Recorded data START
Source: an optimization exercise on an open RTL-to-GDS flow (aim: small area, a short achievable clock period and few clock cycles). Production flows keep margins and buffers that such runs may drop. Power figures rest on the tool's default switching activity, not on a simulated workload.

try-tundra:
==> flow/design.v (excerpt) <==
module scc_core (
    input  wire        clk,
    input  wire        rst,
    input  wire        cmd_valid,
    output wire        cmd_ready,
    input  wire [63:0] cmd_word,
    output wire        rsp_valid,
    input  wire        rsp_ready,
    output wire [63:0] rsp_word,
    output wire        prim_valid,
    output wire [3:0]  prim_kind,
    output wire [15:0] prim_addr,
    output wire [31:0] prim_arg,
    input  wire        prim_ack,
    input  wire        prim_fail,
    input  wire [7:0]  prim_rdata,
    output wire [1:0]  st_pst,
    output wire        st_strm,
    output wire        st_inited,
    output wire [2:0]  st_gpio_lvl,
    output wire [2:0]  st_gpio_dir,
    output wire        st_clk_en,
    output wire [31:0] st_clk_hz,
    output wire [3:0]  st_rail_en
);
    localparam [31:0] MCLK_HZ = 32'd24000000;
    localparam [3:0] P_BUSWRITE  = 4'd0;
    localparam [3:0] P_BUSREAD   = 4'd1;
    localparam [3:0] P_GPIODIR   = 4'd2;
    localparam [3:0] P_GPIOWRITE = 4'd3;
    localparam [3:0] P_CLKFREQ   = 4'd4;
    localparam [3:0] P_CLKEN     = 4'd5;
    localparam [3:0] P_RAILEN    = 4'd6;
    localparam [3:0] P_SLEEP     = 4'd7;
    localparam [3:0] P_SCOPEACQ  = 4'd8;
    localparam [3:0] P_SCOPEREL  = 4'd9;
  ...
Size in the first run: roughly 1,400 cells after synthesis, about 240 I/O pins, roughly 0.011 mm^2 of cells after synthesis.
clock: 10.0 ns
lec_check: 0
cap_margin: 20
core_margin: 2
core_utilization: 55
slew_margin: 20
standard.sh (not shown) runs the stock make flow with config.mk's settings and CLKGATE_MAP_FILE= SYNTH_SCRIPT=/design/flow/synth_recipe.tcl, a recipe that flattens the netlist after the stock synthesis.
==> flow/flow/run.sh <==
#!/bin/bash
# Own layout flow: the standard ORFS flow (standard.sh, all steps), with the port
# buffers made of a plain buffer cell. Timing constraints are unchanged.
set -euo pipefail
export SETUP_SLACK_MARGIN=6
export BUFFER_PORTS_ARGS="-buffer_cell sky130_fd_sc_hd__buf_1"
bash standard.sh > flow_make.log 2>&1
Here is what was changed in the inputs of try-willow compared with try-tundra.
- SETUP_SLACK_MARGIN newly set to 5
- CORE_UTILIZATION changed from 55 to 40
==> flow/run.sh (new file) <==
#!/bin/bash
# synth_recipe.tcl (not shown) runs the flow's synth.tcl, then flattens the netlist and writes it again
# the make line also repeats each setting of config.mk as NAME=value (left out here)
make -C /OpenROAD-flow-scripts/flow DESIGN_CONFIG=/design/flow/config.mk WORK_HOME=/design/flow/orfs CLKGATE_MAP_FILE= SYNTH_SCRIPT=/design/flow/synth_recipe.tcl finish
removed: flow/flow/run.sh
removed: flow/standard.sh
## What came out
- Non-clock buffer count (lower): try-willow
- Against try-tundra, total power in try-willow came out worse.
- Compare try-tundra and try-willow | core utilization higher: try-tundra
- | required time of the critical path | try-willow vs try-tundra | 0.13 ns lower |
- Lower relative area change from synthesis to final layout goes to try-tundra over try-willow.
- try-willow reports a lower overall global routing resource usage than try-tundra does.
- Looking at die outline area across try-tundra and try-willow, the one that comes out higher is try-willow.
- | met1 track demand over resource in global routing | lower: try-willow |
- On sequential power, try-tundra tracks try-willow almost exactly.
Recorded data END
Recorded data START
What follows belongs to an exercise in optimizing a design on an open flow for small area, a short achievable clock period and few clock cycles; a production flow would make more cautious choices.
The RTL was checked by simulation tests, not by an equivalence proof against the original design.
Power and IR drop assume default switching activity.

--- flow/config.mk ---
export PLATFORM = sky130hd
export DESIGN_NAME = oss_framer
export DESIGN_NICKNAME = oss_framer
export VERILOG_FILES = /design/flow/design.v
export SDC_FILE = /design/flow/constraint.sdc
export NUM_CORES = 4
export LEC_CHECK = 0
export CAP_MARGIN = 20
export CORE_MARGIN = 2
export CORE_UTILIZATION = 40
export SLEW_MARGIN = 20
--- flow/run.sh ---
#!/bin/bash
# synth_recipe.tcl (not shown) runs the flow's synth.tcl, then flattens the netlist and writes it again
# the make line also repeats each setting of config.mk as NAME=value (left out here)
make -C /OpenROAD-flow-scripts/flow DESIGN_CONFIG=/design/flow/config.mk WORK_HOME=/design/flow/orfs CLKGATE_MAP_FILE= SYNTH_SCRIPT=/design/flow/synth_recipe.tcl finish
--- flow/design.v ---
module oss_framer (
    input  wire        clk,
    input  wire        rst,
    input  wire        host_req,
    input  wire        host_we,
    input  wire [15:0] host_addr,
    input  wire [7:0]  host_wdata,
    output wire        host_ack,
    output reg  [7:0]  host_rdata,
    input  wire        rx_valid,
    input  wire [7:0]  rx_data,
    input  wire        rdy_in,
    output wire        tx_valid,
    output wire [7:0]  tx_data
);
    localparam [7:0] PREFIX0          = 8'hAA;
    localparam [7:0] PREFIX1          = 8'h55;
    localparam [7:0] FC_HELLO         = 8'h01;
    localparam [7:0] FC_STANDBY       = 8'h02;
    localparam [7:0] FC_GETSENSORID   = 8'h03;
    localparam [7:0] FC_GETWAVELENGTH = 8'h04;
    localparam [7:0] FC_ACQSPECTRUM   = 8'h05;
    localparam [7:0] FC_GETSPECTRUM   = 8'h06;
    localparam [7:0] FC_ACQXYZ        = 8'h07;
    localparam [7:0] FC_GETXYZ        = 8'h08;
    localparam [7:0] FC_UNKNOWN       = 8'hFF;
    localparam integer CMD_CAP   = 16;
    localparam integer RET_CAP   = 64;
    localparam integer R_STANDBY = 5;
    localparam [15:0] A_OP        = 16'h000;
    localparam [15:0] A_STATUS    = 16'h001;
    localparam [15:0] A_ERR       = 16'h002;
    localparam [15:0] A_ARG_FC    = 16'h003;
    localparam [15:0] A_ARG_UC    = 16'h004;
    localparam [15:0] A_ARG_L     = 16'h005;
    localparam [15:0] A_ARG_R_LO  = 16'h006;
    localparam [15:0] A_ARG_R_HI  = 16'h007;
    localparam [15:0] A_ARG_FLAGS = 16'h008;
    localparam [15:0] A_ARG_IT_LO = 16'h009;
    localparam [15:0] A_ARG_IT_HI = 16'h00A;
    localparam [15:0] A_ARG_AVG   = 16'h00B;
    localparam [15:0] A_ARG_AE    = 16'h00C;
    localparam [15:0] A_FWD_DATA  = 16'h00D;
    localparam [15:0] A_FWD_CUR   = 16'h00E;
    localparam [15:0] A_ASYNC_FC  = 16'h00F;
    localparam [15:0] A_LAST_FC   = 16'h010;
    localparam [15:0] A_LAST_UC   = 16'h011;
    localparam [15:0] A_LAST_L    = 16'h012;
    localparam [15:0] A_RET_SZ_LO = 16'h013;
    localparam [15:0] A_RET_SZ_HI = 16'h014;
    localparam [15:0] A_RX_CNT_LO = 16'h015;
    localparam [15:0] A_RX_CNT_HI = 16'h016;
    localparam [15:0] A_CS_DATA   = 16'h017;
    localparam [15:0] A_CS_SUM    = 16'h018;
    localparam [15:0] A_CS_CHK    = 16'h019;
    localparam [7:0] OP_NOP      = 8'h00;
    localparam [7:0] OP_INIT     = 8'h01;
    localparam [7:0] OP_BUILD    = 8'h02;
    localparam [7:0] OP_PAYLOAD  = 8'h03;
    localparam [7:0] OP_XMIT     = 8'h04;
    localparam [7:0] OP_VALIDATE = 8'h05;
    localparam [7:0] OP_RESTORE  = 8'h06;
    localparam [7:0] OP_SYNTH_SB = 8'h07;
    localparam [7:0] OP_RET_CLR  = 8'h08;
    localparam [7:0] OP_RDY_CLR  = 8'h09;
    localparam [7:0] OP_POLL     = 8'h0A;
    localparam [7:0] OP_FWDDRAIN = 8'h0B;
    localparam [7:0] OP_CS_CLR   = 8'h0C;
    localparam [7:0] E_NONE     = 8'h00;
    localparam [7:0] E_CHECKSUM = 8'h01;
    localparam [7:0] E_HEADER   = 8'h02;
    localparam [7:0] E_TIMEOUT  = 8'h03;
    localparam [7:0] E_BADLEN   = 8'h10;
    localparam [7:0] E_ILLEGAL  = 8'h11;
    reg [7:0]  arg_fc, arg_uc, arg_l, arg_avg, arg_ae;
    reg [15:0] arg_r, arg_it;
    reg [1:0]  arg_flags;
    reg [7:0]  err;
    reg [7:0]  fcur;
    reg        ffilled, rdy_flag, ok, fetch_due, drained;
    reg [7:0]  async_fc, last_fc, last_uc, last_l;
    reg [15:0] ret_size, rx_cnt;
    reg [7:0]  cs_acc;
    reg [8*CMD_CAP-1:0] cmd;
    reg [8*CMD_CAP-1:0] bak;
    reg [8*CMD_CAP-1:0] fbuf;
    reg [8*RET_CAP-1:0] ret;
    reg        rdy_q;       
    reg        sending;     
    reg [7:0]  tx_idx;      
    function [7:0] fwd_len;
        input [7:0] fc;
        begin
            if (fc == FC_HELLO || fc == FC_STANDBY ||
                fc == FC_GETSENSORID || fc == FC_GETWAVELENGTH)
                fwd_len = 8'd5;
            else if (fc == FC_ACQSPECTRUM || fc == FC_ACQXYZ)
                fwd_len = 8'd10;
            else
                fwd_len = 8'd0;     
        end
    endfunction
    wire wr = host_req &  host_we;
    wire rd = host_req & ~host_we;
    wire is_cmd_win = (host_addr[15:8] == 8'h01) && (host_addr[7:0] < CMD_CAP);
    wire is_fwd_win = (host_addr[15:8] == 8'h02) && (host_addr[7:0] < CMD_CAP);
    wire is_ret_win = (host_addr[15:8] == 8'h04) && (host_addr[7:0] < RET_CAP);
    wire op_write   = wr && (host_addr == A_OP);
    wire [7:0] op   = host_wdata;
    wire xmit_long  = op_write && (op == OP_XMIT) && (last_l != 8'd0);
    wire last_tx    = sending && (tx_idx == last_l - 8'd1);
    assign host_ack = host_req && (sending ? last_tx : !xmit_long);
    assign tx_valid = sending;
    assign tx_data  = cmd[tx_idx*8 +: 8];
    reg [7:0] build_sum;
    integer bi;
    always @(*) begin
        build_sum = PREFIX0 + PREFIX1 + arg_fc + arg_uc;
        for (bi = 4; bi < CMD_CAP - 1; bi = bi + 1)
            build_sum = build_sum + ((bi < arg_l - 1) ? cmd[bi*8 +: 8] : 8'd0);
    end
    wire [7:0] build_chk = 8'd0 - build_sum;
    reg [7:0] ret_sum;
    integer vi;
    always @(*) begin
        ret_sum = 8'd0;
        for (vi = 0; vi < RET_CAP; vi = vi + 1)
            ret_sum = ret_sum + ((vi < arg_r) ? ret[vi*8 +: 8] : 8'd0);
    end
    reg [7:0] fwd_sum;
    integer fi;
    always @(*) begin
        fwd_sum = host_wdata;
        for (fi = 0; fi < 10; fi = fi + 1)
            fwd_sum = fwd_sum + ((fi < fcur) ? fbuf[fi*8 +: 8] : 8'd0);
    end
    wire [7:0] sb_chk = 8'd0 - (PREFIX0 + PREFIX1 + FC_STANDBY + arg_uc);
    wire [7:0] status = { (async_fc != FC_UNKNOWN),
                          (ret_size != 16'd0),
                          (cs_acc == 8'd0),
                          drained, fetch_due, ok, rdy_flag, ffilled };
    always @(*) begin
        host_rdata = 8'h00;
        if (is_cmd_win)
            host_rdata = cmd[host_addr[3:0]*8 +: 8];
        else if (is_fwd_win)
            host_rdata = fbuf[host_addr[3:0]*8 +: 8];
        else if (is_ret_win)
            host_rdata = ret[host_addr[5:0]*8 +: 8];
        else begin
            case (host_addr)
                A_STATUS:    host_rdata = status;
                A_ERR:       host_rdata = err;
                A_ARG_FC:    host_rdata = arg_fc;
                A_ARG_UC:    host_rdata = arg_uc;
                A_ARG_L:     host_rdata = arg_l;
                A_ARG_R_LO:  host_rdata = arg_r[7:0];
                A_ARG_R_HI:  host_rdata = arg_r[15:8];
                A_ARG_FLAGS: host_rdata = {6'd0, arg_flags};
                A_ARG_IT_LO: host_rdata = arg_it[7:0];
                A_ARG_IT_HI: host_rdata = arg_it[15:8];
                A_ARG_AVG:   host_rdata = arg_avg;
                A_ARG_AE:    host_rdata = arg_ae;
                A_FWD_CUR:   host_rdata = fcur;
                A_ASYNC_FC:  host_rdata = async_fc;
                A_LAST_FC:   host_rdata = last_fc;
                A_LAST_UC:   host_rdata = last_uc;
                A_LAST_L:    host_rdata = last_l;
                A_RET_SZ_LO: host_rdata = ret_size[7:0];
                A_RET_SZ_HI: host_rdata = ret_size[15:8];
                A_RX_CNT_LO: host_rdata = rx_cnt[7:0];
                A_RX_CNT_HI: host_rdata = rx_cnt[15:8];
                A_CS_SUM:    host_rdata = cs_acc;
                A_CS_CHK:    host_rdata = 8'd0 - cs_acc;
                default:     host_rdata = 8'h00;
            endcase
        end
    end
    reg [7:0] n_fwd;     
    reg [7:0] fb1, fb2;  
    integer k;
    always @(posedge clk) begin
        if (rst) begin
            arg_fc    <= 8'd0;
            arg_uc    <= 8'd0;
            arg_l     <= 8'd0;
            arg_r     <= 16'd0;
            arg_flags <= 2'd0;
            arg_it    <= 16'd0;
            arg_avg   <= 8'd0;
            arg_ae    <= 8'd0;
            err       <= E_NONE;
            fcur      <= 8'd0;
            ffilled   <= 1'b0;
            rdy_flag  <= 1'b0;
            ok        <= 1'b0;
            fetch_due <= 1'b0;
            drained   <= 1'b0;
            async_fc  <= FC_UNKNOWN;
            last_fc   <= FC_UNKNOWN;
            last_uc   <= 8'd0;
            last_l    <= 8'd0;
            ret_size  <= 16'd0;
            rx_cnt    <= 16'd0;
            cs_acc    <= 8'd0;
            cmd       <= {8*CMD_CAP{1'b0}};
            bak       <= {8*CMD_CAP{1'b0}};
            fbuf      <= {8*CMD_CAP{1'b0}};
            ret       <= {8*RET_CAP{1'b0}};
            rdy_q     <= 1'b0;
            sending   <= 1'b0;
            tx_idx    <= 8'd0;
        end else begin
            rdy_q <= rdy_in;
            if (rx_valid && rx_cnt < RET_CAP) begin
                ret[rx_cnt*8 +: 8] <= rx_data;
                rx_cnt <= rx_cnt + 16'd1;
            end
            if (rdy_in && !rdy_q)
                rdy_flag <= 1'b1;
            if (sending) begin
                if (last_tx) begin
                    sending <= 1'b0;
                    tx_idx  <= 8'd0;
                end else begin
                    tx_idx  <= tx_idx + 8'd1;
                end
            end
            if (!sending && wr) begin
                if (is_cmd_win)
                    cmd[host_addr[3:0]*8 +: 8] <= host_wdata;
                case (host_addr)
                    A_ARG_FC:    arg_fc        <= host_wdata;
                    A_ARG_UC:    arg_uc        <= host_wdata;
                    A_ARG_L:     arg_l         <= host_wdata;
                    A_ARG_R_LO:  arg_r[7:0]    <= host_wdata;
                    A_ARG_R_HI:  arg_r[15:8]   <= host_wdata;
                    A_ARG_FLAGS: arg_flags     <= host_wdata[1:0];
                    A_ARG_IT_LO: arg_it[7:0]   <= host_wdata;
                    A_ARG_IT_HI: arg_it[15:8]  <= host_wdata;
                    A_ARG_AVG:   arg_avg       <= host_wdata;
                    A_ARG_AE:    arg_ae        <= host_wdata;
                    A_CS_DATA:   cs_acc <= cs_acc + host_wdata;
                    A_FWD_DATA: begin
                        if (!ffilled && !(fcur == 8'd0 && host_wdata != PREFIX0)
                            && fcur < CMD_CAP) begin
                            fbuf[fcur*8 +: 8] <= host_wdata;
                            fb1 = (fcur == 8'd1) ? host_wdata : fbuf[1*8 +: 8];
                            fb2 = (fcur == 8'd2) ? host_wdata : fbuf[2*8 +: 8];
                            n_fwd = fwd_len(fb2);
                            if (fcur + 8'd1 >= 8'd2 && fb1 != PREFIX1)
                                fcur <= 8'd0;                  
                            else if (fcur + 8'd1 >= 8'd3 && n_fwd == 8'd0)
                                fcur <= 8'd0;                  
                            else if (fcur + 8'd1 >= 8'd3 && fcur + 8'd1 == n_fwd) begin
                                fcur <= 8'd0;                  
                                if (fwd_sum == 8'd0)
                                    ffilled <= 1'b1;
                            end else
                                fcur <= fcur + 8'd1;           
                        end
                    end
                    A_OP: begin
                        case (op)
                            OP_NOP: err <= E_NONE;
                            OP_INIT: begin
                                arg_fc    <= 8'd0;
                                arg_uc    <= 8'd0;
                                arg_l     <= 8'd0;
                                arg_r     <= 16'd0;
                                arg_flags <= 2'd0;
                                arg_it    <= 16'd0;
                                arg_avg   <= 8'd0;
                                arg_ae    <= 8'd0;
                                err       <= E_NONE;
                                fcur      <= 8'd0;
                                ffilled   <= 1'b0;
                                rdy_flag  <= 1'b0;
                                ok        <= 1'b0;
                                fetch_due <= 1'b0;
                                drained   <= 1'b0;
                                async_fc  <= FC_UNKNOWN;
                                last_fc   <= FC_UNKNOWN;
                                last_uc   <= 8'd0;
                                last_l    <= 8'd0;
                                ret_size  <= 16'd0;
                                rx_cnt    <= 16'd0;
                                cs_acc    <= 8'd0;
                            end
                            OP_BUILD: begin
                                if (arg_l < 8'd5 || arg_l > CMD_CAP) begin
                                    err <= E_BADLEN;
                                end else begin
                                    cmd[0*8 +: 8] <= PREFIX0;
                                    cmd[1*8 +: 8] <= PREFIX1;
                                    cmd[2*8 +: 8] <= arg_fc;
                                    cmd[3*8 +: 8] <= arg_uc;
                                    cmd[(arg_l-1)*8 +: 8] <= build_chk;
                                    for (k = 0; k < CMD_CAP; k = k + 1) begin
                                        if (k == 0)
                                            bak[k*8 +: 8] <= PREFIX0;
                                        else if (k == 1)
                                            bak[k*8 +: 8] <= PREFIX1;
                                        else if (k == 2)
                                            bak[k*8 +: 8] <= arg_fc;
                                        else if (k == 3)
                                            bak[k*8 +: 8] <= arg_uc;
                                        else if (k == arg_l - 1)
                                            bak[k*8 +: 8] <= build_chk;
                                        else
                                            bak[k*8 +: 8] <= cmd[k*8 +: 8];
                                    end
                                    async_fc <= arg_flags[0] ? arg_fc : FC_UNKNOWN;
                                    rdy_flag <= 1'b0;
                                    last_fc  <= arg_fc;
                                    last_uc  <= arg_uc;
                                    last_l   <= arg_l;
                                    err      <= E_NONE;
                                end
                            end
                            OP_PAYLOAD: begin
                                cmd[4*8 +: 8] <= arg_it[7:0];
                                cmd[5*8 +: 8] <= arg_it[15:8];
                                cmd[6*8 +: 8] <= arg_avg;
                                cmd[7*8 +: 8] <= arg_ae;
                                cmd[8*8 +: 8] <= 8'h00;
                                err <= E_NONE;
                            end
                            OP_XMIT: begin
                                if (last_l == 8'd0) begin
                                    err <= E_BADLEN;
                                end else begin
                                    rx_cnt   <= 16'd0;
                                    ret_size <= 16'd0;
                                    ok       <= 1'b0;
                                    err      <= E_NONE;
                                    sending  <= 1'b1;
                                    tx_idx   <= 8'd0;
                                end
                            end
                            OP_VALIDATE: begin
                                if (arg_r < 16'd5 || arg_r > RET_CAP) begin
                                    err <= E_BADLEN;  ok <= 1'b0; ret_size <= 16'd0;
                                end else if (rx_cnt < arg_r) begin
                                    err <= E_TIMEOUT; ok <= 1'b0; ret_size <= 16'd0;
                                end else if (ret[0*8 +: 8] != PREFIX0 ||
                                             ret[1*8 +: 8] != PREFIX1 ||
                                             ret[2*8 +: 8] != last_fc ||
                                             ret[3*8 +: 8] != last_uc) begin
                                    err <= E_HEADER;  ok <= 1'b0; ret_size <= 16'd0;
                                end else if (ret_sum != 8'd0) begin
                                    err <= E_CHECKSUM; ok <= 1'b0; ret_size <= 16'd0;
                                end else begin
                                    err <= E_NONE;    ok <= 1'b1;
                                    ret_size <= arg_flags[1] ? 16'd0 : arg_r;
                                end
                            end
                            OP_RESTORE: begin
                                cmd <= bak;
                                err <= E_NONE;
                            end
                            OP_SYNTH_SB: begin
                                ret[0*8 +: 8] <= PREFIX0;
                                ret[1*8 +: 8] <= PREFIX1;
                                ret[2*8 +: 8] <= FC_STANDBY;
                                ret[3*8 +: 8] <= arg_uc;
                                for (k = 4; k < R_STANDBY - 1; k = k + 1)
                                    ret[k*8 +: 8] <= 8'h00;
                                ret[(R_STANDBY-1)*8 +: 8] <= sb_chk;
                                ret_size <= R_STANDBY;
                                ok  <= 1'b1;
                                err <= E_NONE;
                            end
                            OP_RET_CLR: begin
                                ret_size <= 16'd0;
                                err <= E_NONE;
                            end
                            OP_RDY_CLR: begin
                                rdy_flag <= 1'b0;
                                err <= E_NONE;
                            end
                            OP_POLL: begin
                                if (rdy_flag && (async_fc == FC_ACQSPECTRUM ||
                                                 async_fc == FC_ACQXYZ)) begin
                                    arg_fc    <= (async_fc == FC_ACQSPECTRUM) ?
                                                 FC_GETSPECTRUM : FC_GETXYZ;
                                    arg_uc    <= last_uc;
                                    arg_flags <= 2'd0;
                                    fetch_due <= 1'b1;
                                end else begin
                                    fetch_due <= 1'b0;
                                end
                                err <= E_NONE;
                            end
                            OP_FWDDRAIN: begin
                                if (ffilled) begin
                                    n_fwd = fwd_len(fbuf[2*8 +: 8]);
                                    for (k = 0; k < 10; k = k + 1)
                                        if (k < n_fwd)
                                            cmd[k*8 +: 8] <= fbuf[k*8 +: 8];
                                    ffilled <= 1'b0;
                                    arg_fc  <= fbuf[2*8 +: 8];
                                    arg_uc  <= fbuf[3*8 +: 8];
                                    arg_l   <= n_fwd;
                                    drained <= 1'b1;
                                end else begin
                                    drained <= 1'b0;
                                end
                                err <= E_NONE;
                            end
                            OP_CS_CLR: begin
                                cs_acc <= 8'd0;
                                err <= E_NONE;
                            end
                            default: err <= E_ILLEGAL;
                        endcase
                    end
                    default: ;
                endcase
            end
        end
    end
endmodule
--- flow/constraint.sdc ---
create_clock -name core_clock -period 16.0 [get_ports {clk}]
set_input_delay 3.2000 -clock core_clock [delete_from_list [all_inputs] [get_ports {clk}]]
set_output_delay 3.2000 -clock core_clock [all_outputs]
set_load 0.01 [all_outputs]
Recorded data END
Of the entries above, repeat exactly the lines from the line with "Source: an optimization" through the line with "localparam [3:0] P_RAILEN", both of them included.

» Finished task
Source: an optimization exercise on an open RTL-to-GDS flow (aim: small area, a short achievable clock period and few clock cycles). Production flows keep margins and buffers that such runs may drop. Power figures rest on the tool's default switching activity, not on a simulated workload.

try-tundra:
==> flow/design.v (excerpt) <==
module scc_core (
    input  wire        clk,
    input  wire        rst,
    input  wire        cmd_valid,
    output wire        cmd_ready,
    input  wire [63:0] cmd_word,
    output wire        rsp_valid,
    input  wire        rsp_ready,
    output wire [63:0] rsp_word,
    output wire        prim_valid,
    output wire [3:0]  prim_kind,
    output wire [15:0] prim_addr,
    output wire [31:0] prim_arg,
    input  wire        prim_ack,
    input  wire        prim_fail,
    input  wire [7:0]  prim_rdata,
    output wire [1:0]  st_pst,
    output wire        st_strm,
    output wire        st_inited,
    output wire [2:0]  st_gpio_lvl,
    output wire [2:0]  st_gpio_dir,
    output wire        st_clk_en,
    output wire [31:0] st_clk_hz,
    output wire [3:0]  st_rail_en
);
    localparam [31:0] MCLK_HZ = 32'd24000000;
    localparam [3:0] P_BUSWRITE  = 4'd0;
    localparam [3:0] P_BUSREAD   = 4'd1;
    localparam [3:0] P_GPIODIR   = 4'd2;
    localparam [3:0] P_GPIOWRITE = 4'd3;
    localparam [3:0] P_CLKFREQ   = 4'd4;
    localparam [3:0] P_CLKEN     = 4'd5;
    localparam [3:0] P_RAILEN    = 4'd6;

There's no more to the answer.